## THE TASK
Find each line below containing the word "only" and copy it.

Items listed in a dataset:
### src/rtl/core/xmcrc_pkg.sv
// Shared types and constants for the XMODEM-1K CRC receiver.
`default_nettype none

package xmcrc_pkg;

    // Input item kinds
    localparam logic [1:0] KIND_START   = 2'd0;
    localparam logic [1:0] KIND_BYTE    = 2'd1;
    localparam logic [1:0] KIND_TIMEOUT = 2'd2;

    // Protocol characters
    localparam logic [7:0] CH_STX = 8'h02;
    localparam logic [7:0] CH_EOT = 8'h04;
    localparam logic [7:0] CH_ACK = 8'h06;
    localparam logic [7:0] CH_NAK = 8'h15;
    localparam logic [7:0] CH_C   = 8'h43;
    localparam logic [7:0] CMP_SUM = 8'hFF;

    // CRC-16/CCITT
    localparam logic [15:0] CRC_POLY = 16'h1021;

    localparam int unsigned DIDX_W = 10;

    // Register indexes
    localparam logic REG_BASE = 1'b0;

    typedef enum logic [6:0] {
        PH_IDLE   = 7'b0000001,
        PH_HEADER = 7'b0000010,
        PH_BLKNUM = 7'b0000100,
        PH_BLKCMP = 7'b0001000,
        PH_DATA   = 7'b0010000,
        PH_CRCHI  = 7'b0100000,
        PH_CRCLO  = 7'b1000000
    } t_phase;

    // Result item, without the parameter-wide block address
    typedef struct packed {
        logic              tx_valid;
        logic [7:0]        tx_byte;
        logic              data_valid;
        logic [DIDX_W-1:0] data_index;
        logic [7:0]        data_byte;
        logic              commit;
        logic              discard;
        logic              done_res;
    } t_result;

endpackage

`default_nettype wire

### src/rtl/core/xmcrc_crc_step.sv
// Byte-wide CRC-16/CCITT update (MSB first, poly 0x1021).
`default_nettype none

module xmcrc_crc_step (
    input  wire logic [15:0] i_crc,
    input  wire logic [7:0]  i_byte,
    output logic      [15:0] o_crc
);

    always_comb begin
        logic [15:0] c;
        c = i_crc ^ {i_byte, 8'h00};
        for (int k = 0; k < 8; k++) begin
            if (c[15]) begin
                c = {c[14:0], 1'b0} ^ xmcrc_pkg::CRC_POLY;
            end else begin
                c = {c[14:0], 1'b0};
            end
        end
        o_crc = c;
    end

endmodule

`default_nettype wire

### src/rtl/core/xmcrc_ctrl.sv
// Protocol state machine: one item per step, result computed combinationally.
`default_nettype none

module xmcrc_ctrl #(
    parameter int unsigned BLOCK_BYTES = 1024,
    parameter int unsigned ADDR_BITS   = 28
) (
    input  wire logic                 i_clk,
    input  wire logic                 i_rst_n,
    input  wire logic                 i_step,
    input  wire logic [1:0]           i_kind,
    input  wire logic [7:0]           i_byte,
    input  wire logic [ADDR_BITS-1:0] i_base,
    output xmcrc_pkg::t_result        o_res,
    output logic      [ADDR_BITS-1:0] o_addr
);

    localparam int unsigned CW = $clog2(BLOCK_BYTES + 1);
    localparam logic [CW-1:0] LAST_IDX = CW'(BLOCK_BYTES - 1);
    localparam logic [ADDR_BITS-1:0] BLK_STEP = ADDR_BITS'(BLOCK_BYTES);

    xmcrc_pkg::t_phase     r_phase, n_phase;
    logic [7:0]            r_blk, n_blk;
    logic [CW-1:0]         r_cnt, n_cnt;
    logic [15:0]           r_crc, n_crc;
    logic [7:0]            r_crc_hi, n_crc_hi;
    logic [ADDR_BITS-1:0]  r_ofs, n_ofs;

    logic        staged;
    logic [15:0] crc_upd;
    logic [8:0]  cmp_sum;

    xmcrc_crc_step u_crc (
        .i_crc  (r_crc),
        .i_byte (i_byte),
        .o_crc  (crc_upd)
    );

    assign staged  = (r_phase == xmcrc_pkg::PH_DATA && r_cnt != '0) ||
                     r_phase == xmcrc_pkg::PH_CRCHI || r_phase == xmcrc_pkg::PH_CRCLO;
    assign cmp_sum = {1'b0, r_blk} + {1'b0, i_byte};

    always_comb begin
        n_phase  = r_phase;
        n_blk    = r_blk;
        n_cnt    = r_cnt;
        n_crc    = r_crc;
        n_crc_hi = r_crc_hi;
        n_ofs    = r_ofs;
        o_res    = '0;
        o_addr   = '0;
        case (i_kind)
            xmcrc_pkg::KIND_START: begin
                o_res.discard  = staged;
                o_res.tx_valid = 1'b1;
                o_res.tx_byte  = xmcrc_pkg::CH_C;
                n_ofs          = '0;
                n_cnt          = '0;
                n_crc          = '0;
                n_phase        = xmcrc_pkg::PH_HEADER;
            end
            xmcrc_pkg::KIND_TIMEOUT: begin
                if (r_phase == xmcrc_pkg::PH_HEADER) begin
                    o_res.tx_valid = 1'b1;
                    o_res.tx_byte  = xmcrc_pkg::CH_C;
                end else if (r_phase != xmcrc_pkg::PH_IDLE) begin
                    o_res.discard  = staged;
                    o_res.tx_valid = 1'b1;
                    o_res.tx_byte  = xmcrc_pkg::CH_NAK;
                    n_phase        = xmcrc_pkg::PH_HEADER;
                end
            end
            xmcrc_pkg::KIND_BYTE: begin
                case (r_phase)
                    xmcrc_pkg::PH_HEADER: begin
                        if (i_byte == xmcrc_pkg::CH_EOT) begin
                            o_res.tx_valid = 1'b1;
                            o_res.tx_byte  = xmcrc_pkg::CH_ACK;
                            o_res.done_res = 1'b1;
                            n_phase        = xmcrc_pkg::PH_IDLE;
                        end else if (i_byte == xmcrc_pkg::CH_STX) begin
                            n_phase = xmcrc_pkg::PH_BLKNUM;
                        end else begin
                            o_res.tx_valid = 1'b1;
                            o_res.tx_byte  = xmcrc_pkg::CH_NAK;
                        end
                    end
                    xmcrc_pkg::PH_BLKNUM: begin
                        n_blk   = i_byte;
                        n_phase = xmcrc_pkg::PH_BLKCMP;
                    end
                    xmcrc_pkg::PH_BLKCMP: begin
                        if (cmp_sum == {1'b0, xmcrc_pkg::CMP_SUM}) begin
                            n_cnt   = '0;
                            n_crc   = '0;
                            n_phase = xmcrc_pkg::PH_DATA;
                        end else begin
                            o_res.tx_valid = 1'b1;
                            o_res.tx_byte  = xmcrc_pkg::CH_NAK;
                            n_phase        = xmcrc_pkg::PH_HEADER;
                        end
                    end
                    xmcrc_pkg::PH_DATA: begin
                        o_res.data_valid = 1'b1;
                        o_res.data_index = xmcrc_pkg::DIDX_W'(r_cnt);
                        o_res.data_byte  = i_byte;
                        n_crc            = crc_upd;
                        n_cnt            = r_cnt + 1'b1;
                        if (r_cnt == LAST_IDX) begin
                            n_phase = xmcrc_pkg::PH_CRCHI;
                        end
                    end
                    xmcrc_pkg::PH_CRCHI: begin
                        n_crc_hi = i_byte;
                        n_phase  = xmcrc_pkg::PH_CRCLO;
                    end
                    xmcrc_pkg::PH_CRCLO: begin
                        o_res.tx_valid = 1'b1;
                        if ({r_crc_hi, i_byte} == r_crc) begin
                            o_res.tx_byte = xmcrc_pkg::CH_ACK;
                            o_res.commit  = 1'b1;
                            o_addr        = i_base + r_ofs;
                            n_ofs         = r_ofs + BLK_STEP;
                        end else begin
                            o_res.tx_byte = xmcrc_pkg::CH_NAK;
                            o_res.discard = 1'b1;
                        end
                        n_phase = xmcrc_pkg::PH_HEADER;
                    end
                    default: begin
                    end
                endcase
            end
            default: begin
            end
        endcase
    end

    always_ff @(posedge i_clk) begin
        if (!i_rst_n) begin
            r_phase  <= xmcrc_pkg::PH_IDLE;
            r_blk    <= '0;
            r_cnt    <= '0;
            r_crc    <= '0;
            r_crc_hi <= '0;
            r_ofs    <= '0;
        end else if (i_step) begin
            r_phase  <= n_phase;
            r_blk    <= n_blk;
            r_cnt    <= n_cnt;
            r_crc    <= n_crc;
            r_crc_hi <= n_crc_hi;
            r_ofs    <= n_ofs;
        end
    end

endmodule

`default_nettype wire

### src/rtl/core/xmcrc_out_reg.sv
// Result register in front of the master stream port.
`default_nettype none

module xmcrc_out_reg #(
    parameter int unsigned ADDR_BITS = 28
) (
    input  wire logic                 i_clk,
    input  wire logic                 i_rst_n,
    input  wire logic                 i_load,
    input  wire xmcrc_pkg::t_result   i_res,
    input  wire logic [ADDR_BITS-1:0] i_addr,
    input  wire logic                 i_ready,
    output logic                      o_valid,
    output xmcrc_pkg::t_result        o_res,
    output logic      [ADDR_BITS-1:0] o_addr
);

    logic                 r_valid;
    xmcrc_pkg::t_result   r_res;
    logic [ADDR_BITS-1:0] r_addr;

    always_ff @(posedge i_clk) begin
        if (!i_rst_n) begin
            r_valid <= 1'b0;
        end else if (i_load) begin
            r_valid <= 1'b1;
        end else if (i_ready) begin
            r_valid <= 1'b0;
        end
    end

    always_ff @(posedge i_clk) begin
        if (i_load) begin
            r_res  <= i_res;
            r_addr <= i_addr;
        end
    end

    assign o_valid = r_valid;
    assign o_res   = r_res;
    assign o_addr  = r_addr;

endmodule

`default_nettype wire

### src/rtl/core/xmodem_1k_crc_receiver.sv
// Top level of the XMODEM-1K CRC-16 receiver.
//
// Receiver side of XMODEM-1K with CRC-16/CCITT (poly 0x1021, init 0).
// Each input item is a start command, a received serial byte or a receive
// timeout (tuser = kind); each item yields exactly one result item that
// carries an optional reply byte ('C', ACK, NAK), an optional staged payload
// byte with its index inside the block, commit/discard strobes for the
// staged block, the flash address of a committed block (base + offset,
// wrapping modulo 2^ADDR_BITS) and an end-of-session flag on EOT.
// Rate: one item per clock sustained, back to back, while the result side
// does not stall. An item is held in the input register while the protocol
// step (state machine plus a byte-wide unrolled CRC update) runs, and is
// then loaded into the result register, from which the master port offers
// it; the result register loads whenever it is free or is being drained.
// Input tready drops only when both registers are full and the result side
// stalls. base_address is written through the APB port at address 0 and
// should be changed only while no item is in flight.
`default_nettype none

module xmodem_1k_crc_receiver #(
    parameter int unsigned BLOCK_BYTES = 1024,
    parameter int unsigned ADDR_BITS   = 28
) (
    input  wire logic        i_clk,
    input  wire logic        i_rst_n,

    // APB configuration port
    input  wire logic        psel,
    input  wire logic        penable,
    input  wire logic        pwrite,
    input  wire logic [2:0]  paddr,
    input  wire logic [31:0] pwdata,
    output logic      [31:0] prdata,
    output logic             pready,

    // Input items
    input  wire logic        s_axis_tvalid,
    output logic             s_axis_tready,
    input  wire logic [7:0]  s_axis_tdata,  // [7:0] rx_byte
    input  wire logic [1:0]  s_axis_tuser,  // [1:0] kind

    // Result items
    output logic             m_axis_tvalid,
    input  wire logic        m_axis_tready,
    // tdata from bit 0: tx_byte[7:0], data_index[9:0], data_byte[7:0],
    // block_address[ADDR_BITS-1:0], zero fill
    output logic [((26 + ADDR_BITS + 7) / 8) * 8 - 1:0] m_axis_tdata,
    // tuser from bit 0: tx_valid, data_valid, commit, discard, done_res
    output logic [4:0]       m_axis_tuser
);

    localparam int unsigned PAY_W = 26 + ADDR_BITS;
    localparam int unsigned TD_W  = ((PAY_W + 7) / 8) * 8;

    // Configuration register
    logic [ADDR_BITS-1:0] r_base;
    logic                 cfg_wr;

    assign pready = 1'b1;
    assign cfg_wr = psel && penable && pwrite && pready;

    always_ff @(posedge i_clk) begin
        if (!i_rst_n) begin
            r_base <= '0;
        end else if (cfg_wr && paddr[2] == xmcrc_pkg::REG_BASE) begin
            r_base <= pwdata[ADDR_BITS-1:0];
        end
    end

    assign prdata = (paddr[2] == xmcrc_pkg::REG_BASE) ? 32'(r_base) : '0;

    // Input register
    logic       r_in_valid;
    logic [1:0] r_in_kind;
    logic [7:0] r_in_byte;
    logic       out_valid;
    logic       step;

    // The step fires when the result register is free or drains this cycle
    assign step          = r_in_valid && (!out_valid || m_axis_tready);
    assign s_axis_tready = !r_in_valid || step;

    always_ff @(posedge i_clk) begin
        if (!i_rst_n) begin
            r_in_valid <= 1'b0;
        end else if (s_axis_tready) begin
            r_in_valid <= s_axis_tvalid;
        end
    end

    always_ff @(posedge i_clk) begin
        if (s_axis_tvalid && s_axis_tready) begin
            r_in_kind <= s_axis_tuser;
            r_in_byte <= s_axis_tdata;
        end
    end

    // Protocol step
    xmcrc_pkg::t_result   step_res;
    logic [ADDR_BITS-1:0] step_addr;

    xmcrc_ctrl #(
        .BLOCK_BYTES (BLOCK_BYTES),
        .ADDR_BITS   (ADDR_BITS)
    ) u_ctrl (
        .i_clk   (i_clk),
        .i_rst_n (i_rst_n),
        .i_step  (step),
        .i_kind  (r_in_kind),
        .i_byte  (r_in_byte),
        .i_base  (r_base),
        .o_res   (step_res),
        .o_addr  (step_addr)
    );

    // Result register
    xmcrc_pkg::t_result   out_res;
    logic [ADDR_BITS-1:0] out_addr;

    xmcrc_out_reg #(
        .ADDR_BITS (ADDR_BITS)
    ) u_out (
        .i_clk   (i_clk),
        .i_rst_n (i_rst_n),
        .i_load  (step),
        .i_res   (step_res),
        .i_addr  (step_addr),
        .i_ready (m_axis_tready),
        .o_valid (out_valid),
        .o_res   (out_res),
        .o_addr  (out_addr)
    );

    assign m_axis_tvalid = out_valid;
    assign m_axis_tdata  = TD_W'({out_addr, out_res.data_byte, out_res.data_index,
                                  out_res.tx_byte});
    assign m_axis_tuser  = {out_res.done_res, out_res.discard, out_res.commit,
                            out_res.data_valid, out_res.tx_valid};

endmodule

`default_nettype wire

## WRITTEN ANSWER
// Input tready drops only when both registers are full and the result side
// should be changed only while no item is in flight.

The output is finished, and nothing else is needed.